===== src/rtl/ctnc_top.sv =====
// Purpose: comm timeout supervision and fieldbus config register bank
// Assumes: classic Wishbone slave, 32-bit data, one clock, sync reset
// Notes:   applied fieldbus settings change only on reinit, except fbRateUsed, which tracks isDevicenet every cycle
//
// Decided for this implementation: the Wishbone slave port and the address map.
`timescale 1ns/1ns
module ctnc_top
	import ctnc_pkg::*;
#(
	parameter int STEP_CYCLES   = CTNC_STEP_CYCLES, // cycles per 0.1 s
	parameter int REINIT_CYCLES = CTNC_REINIT_CYC   // reinit duration
) (
	input  wire logic        core_clk,     // 100 MHz clock
	input  wire logic        rst,          // sync reset, active high
	input  wire logic        wb_cyc_i,     // wishbone cycle
	input  wire logic        wb_stb_i,     // wishbone strobe
	input  wire logic        wb_we_i,      // wishbone write enable
	input  wire logic [7:0]  wb_adr_i,     // byte address
	input  wire logic [3:0]  wb_sel_i,     // byte lanes
	input  wire logic [31:0] wb_dat_i,     // write data
	output logic      [31:0] wb_dat_o,     // read data
	output logic             wb_ack_o,     // acknowledge
	input  wire logic        telegramOk,   // valid serial telegram pulse
	input  wire logic        motorStopped, // motor at standstill
	input  wire logic        isDevicenet,  // fitted module type
	output logic             serial_timeout_fault, // fault, level
	output logic             serial_timeout_alarm, // alarm, level
	output logic             motorDisable, // disable motor
	output logic      [3:0]  slotCtrlWord, // serial slot command bits
	output logic             fbReinit,     // module in reinit
	output logic      [7:0]  fbNode,       // applied node address
	output logic      [1:0]  fbRate,       // applied bit rate
	output logic             fbRateUsed,   // rate valid for module
	output logic      [1:0]  ipSource,     // applied ip source
	output logic      [31:0] ipAddr,       // applied ip, 0 unless local
	output logic      [31:0] ipMask        // applied mask, 0 unless local
);
	// settings
	logic [1:0]  timeout_trip_mode_reg;
	logic [2:0]  timeout_alarm_action_reg;
	logic [13:0] timeout_silent_time_reg;
	logic [7:0]  fieldbus_node_address_reg;
	logic [1:0]  fieldbus_bit_rate_reg;
	logic [1:0]  ip_source_select_reg;
	logic [31:0] ip_addr_setting_reg;
	logic [4:0]  prefix_length_setting_reg;
	logic        fieldbus_reinit_request_reg;
	logic [31:0] reinitCnt_reg;
	logic        telegramSeen_reg;
	logic        reinitDone;
	logic        expired;
	logic [31:0] maskDecoded;
	logic        wbReq;
	logic        wrTake;
	logic [31:0] rdData;
	logic [13:0] timeWr;
	logic [2:0]  actWr;

	// ====================================================================
	// bus access: one wait cycle, ack high for one cycle
	assign wbReq  = wb_cyc_i && wb_stb_i;
	assign wrTake = wbReq && wb_we_i && !wb_ack_o;
	always_ff @(posedge core_clk) begin
		if (rst)
			wb_ack_o <= 1'b0;
		else
			wb_ack_o <= wbReq && !wb_ack_o;
	end

	// write time clamped to its maximum; an out-of-range action keeps the old value
	assign timeWr = (wb_dat_i[CTNC_POS_TIME +: 14] > CTNC_TIME_MAX) ?
		CTNC_TIME_MAX : wb_dat_i[CTNC_POS_TIME +: 14];
	assign actWr = (wb_dat_i[CTNC_POS_ACTION +: 3] > CTNC_ACTION_MAX) ?
		timeout_alarm_action_reg : wb_dat_i[CTNC_POS_ACTION +: 3];

	// ====================================================================
	// timeout configuration register
	always_ff @(posedge core_clk) begin
		if (rst) begin
			timeout_trip_mode_reg    <= CTNC_RST_MODE;
			timeout_alarm_action_reg <= CTNC_RST_ACTION;
			timeout_silent_time_reg  <= CTNC_RST_TIME;
		end else if (wrTake && wb_adr_i == CTNC_OFS_TMO_CFG) begin
			if (wb_sel_i[0]) begin
				if (wb_dat_i[CTNC_POS_MODE +: 2] != 2'h3)
					timeout_trip_mode_reg <= wb_dat_i[CTNC_POS_MODE +: 2];
				timeout_alarm_action_reg <= actWr;
			end
			if (wb_sel_i[2] && wb_sel_i[3])
				timeout_silent_time_reg <= timeWr;
		end
	end

	// fieldbus configuration, stored but not yet applied
	always_ff @(posedge core_clk) begin
		if (rst) begin
			fieldbus_node_address_reg <= CTNC_RST_NODE;
			fieldbus_bit_rate_reg     <= CTNC_RST_RATE;
			ip_source_select_reg      <= CTNC_RST_SRC;
		end else if (wrTake && wb_adr_i == CTNC_OFS_FB_CFG) begin
			if (wb_sel_i[0])
				fieldbus_node_address_reg <= wb_dat_i[CTNC_POS_NODE +: 8];
			if (wb_sel_i[1]) begin
				fieldbus_bit_rate_reg <= wb_dat_i[CTNC_POS_RATE +: 2];
				if (wb_dat_i[CTNC_POS_SRC +: 2] != 2'h3)
					ip_source_select_reg <= wb_dat_i[CTNC_POS_SRC +: 2];
			end
		end
	end

	// ip address and prefix settings
	genvar b;
	generate
		for (b = 0; b < 4; b++) begin : g_iplane
			always_ff @(posedge core_clk) begin
				if (rst)
					ip_addr_setting_reg[8*b +: 8] <= CTNC_RST_IP[8*b +: 8];
				else if (wrTake && wb_adr_i == CTNC_OFS_IP_ADDR && wb_sel_i[b])
					ip_addr_setting_reg[8*b +: 8] <= wb_dat_i[8*b +: 8];
			end
		end
	endgenerate

	// prefix 0 is reserved and refused
	always_ff @(posedge core_clk) begin
		if (rst)
			prefix_length_setting_reg <= CTNC_RST_PREFIX;
		else if (wrTake && wb_adr_i == CTNC_OFS_PREFIX && wb_sel_i[0]
			&& wb_dat_i[4:0] != 5'h0 && wb_dat_i[7:5] == 3'h0)
			prefix_length_setting_reg <= wb_dat_i[4:0];
	end

	// ====================================================================
	// reinit request: accepted only while stopped, clears when done
	assign reinitDone = (reinitCnt_reg == 32'(REINIT_CYCLES - 1));
	always_ff @(posedge core_clk) begin
		if (rst)
			fieldbus_reinit_request_reg <= 1'b0;
		else if (wrTake && wb_adr_i == CTNC_OFS_FB_CTRL && wb_sel_i[0]
			&& wb_dat_i[0] && motorStopped && !fieldbus_reinit_request_reg)
			fieldbus_reinit_request_reg <= 1'b1;
		else if (reinitDone)
			fieldbus_reinit_request_reg <= 1'b0;
	end

	// reinit duration counter
	always_ff @(posedge core_clk) begin
		if (rst || !fieldbus_reinit_request_reg || reinitDone)
			reinitCnt_reg <= 32'h0;
		else
			reinitCnt_reg <= reinitCnt_reg + 32'h1;
	end

	// comms held off during reinit
	always_ff @(posedge core_clk) begin
		if (rst)
			fbReinit <= 1'b0;
		else
			fbReinit <= fieldbus_reinit_request_reg;
	end

	// applied settings latch at end of reinit (or reset = power up); fbRateUsed follows isDevicenet every cycle
	always_ff @(posedge core_clk) begin
		if (rst) begin
			fbNode     <= CTNC_RST_NODE;
			fbRate     <= CTNC_RST_RATE;
			fbRateUsed <= 1'b0;
			ipSource   <= CTNC_RST_SRC;
			ipAddr     <= 32'h0;
			ipMask     <= 32'h0;
		end else begin
			fbRateUsed <= isDevicenet;
			if (reinitDone) begin
				fbNode   <= fieldbus_node_address_reg;
				fbRate   <= fieldbus_bit_rate_reg;
				ipSource <= ip_source_select_reg;
				ipAddr   <= (ip_source_select_reg == CTNC_SRC_LOCAL) ?
					ip_addr_setting_reg : 32'h0;
				ipMask   <= (ip_source_select_reg == CTNC_SRC_LOCAL) ?
					maskDecoded : 32'h0;
			end
		end
	end

	ctnc_mask_decode u_mask (
		.prefixLen  (prefix_length_setting_reg),
		.subnetMask (maskDecoded)
	);

	// ====================================================================
	// serial silence supervision
	ctnc_silence_timer #(
		.STEP_CYCLES (STEP_CYCLES)
	) u_timer (
		.core_clk   (core_clk),
		.rst        (rst),
		.telegramOk (telegramOk),
		.limit      (timeout_silent_time_reg),
		.expired    (expired)
	);

	// first telegram seen, tracked apart from the timer for the checks
	always_ff @(posedge core_clk) begin
		if (rst)
			telegramSeen_reg <= 1'b0;
		else if (telegramOk)
			telegramSeen_reg <= 1'b1;
	end

	// trip outputs follow mode
	always_ff @(posedge core_clk) begin
		if (rst) begin
			serial_timeout_fault <= 1'b0;
			serial_timeout_alarm <= 1'b0;
			motorDisable         <= 1'b0;
		end else begin
			serial_timeout_fault <= expired &&
				timeout_trip_mode_reg == CTNC_TRIP_FAULT;
			motorDisable <= expired &&
				timeout_trip_mode_reg == CTNC_TRIP_FAULT;
			serial_timeout_alarm <= expired &&
				timeout_trip_mode_reg == CTNC_TRIP_ALARM;
		end
	end

	// alarm action onto slot command bits
	always_ff @(posedge core_clk) begin
		if (rst)
			slotCtrlWord <= 4'h0;
		else if (expired && timeout_trip_mode_reg == CTNC_TRIP_ALARM) begin
			slotCtrlWord <= 4'h0;
			unique case (timeout_alarm_action_reg)
				CTNC_ACT_RAMPSTOP: slotCtrlWord[CTNC_CW_RAMPSTOP] <= 1'b1;
				CTNC_ACT_DISABLE:  slotCtrlWord[CTNC_CW_DISABLE] <= 1'b1;
				CTNC_ACT_LOCAL:    slotCtrlWord[CTNC_CW_LOCAL] <= 1'b1;
				CTNC_ACT_REMOTE:   slotCtrlWord[CTNC_CW_REMOTE] <= 1'b1;
				default:           slotCtrlWord <= 4'h0;
			endcase
		end else
			slotCtrlWord <= 4'h0;
	end

	// ====================================================================
	// read mux; unmapped reads return zero
	always_comb begin
		rdData = 32'h0;
		unique case (wb_adr_i)
			CTNC_OFS_TMO_CFG: begin
				rdData[CTNC_POS_MODE +: 2]   = timeout_trip_mode_reg;
				rdData[CTNC_POS_ACTION +: 3] = timeout_alarm_action_reg;
				rdData[CTNC_POS_TIME +: 14]  = timeout_silent_time_reg;
			end
			CTNC_OFS_TMO_STAT: rdData[1:0] = {serial_timeout_alarm,
				serial_timeout_fault};
			CTNC_OFS_FB_CFG: begin
				rdData[CTNC_POS_NODE +: 8] = fieldbus_node_address_reg;
				rdData[CTNC_POS_RATE +: 2] = fieldbus_bit_rate_reg;
				rdData[CTNC_POS_SRC +: 2]  = ip_source_select_reg;
			end
			CTNC_OFS_FB_CTRL:  rdData[0] = fieldbus_reinit_request_reg;
			CTNC_OFS_IP_ADDR:  rdData = ip_addr_setting_reg;
			CTNC_OFS_PREFIX:   rdData[4:0] = prefix_length_setting_reg;
			CTNC_OFS_ACT_IP:   rdData = ipAddr;
			CTNC_OFS_ACT_MASK: rdData = ipMask;
			CTNC_OFS_ACT_FB: begin
				rdData[CTNC_POS_NODE +: 8] = fbNode;
				rdData[CTNC_POS_RATE +: 2] = fbRate;
				rdData[CTNC_POS_SRC +: 2]  = ipSource;
			end
			default: rdData = 32'h0;
		endcase
	end

	// read data registered with ack
	always_ff @(posedge core_clk) begin
		if (rst)
			wb_dat_o <= 32'h0;
		else if (wbReq && !wb_ack_o && !wb_we_i)
			wb_dat_o <= rdData;
	end

	// ====================================================================
	// checks
	// trip outputs against the mode and action
	a_fault_mode: assert property (@(posedge core_clk)
		disable iff (rst)
		serial_timeout_fault |-> motorDisable && !serial_timeout_alarm)
		else $error("fault without motor disable");
	a_alarm_gate: assert property (@(posedge core_clk)
		disable iff (rst)
		(slotCtrlWord != 4'h0) |-> $past(timeout_trip_mode_reg) == 2'h2)
		else $error("action outside alarm mode");
	a_action_onehot: assert property (@(posedge core_clk)
		disable iff (rst)
		(serial_timeout_alarm && $past(timeout_alarm_action_reg) != 3'h0)
		|-> $onehot(slotCtrlWord))
		else $error("alarm action not one command bit");
	// silence timer seen through its expired output and the trip outputs
	a_no_trip_zero: assert property (@(posedge core_clk)
		disable iff (rst)
		($past(timeout_silent_time_reg) == 14'h0)
		|-> !serial_timeout_fault && !serial_timeout_alarm)
		else $error("trip with zero silent time");
	a_armed_first: assert property (@(posedge core_clk)
		disable iff (rst)
		$rose(expired) |-> !$past(telegramOk))
		else $error("trip right at telegram");
	a_wait_first: assert property (@(posedge core_clk)
		disable iff (rst)
		!telegramSeen_reg |-> !serial_timeout_fault && !serial_timeout_alarm)
		else $error("trip before first telegram");
	// reinit handshake and applied settings
	a_reinit_gate: assert property (@(posedge core_clk)
		disable iff (rst)
		$rose(fieldbus_reinit_request_reg) |-> $past(motorStopped))
		else $error("reinit while running");
	a_reinit_clear: assert property (@(posedge core_clk)
		disable iff (rst)
		reinitDone |=> !fieldbus_reinit_request_reg)
		else $error("reinit did not self clear");
	a_apply_reinit: assert property (@(posedge core_clk)
		disable iff (rst)
		$changed(fbRate) |-> $past(reinitDone))
		else $error("rate applied without reinit");
	a_apply_hold: assert property (@(posedge core_clk)
		disable iff (rst)
		($changed(fbNode) || $changed(ipSource) || $changed(ipAddr)
		|| $changed(ipMask)) |-> $past(reinitDone))
		else $error("setting applied without reinit");
	a_ip_local: assert property (@(posedge core_clk)
		disable iff (rst)
		(ipSource != 2'h0) |-> ipAddr == 32'h0 && ipMask == 32'h0)
		else $error("ip applied when not local");
	a_prefix_res: assert property (@(posedge core_clk)
		disable iff (rst)
		prefix_length_setting_reg != 5'h0)
		else $error("reserved prefix stored");
endmodule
***
About this exercise — Reproduce exactly, and with no other material, the lines between those holding "telegramSeen_reg <= 1'b0;" and "serial_timeout_fault <= expired &&", inclusive.

Output for this exercise —
			telegramSeen_reg <= 1'b0;
		else if (telegramOk)
			telegramSeen_reg <= 1'b1;
	end

	// trip outputs follow mode
	always_ff @(posedge core_clk) begin
		if (rst) begin
			serial_timeout_fault <= 1'b0;
			serial_timeout_alarm <= 1'b0;
			motorDisable         <= 1'b0;
		end else begin
			serial_timeout_fault <= expired &&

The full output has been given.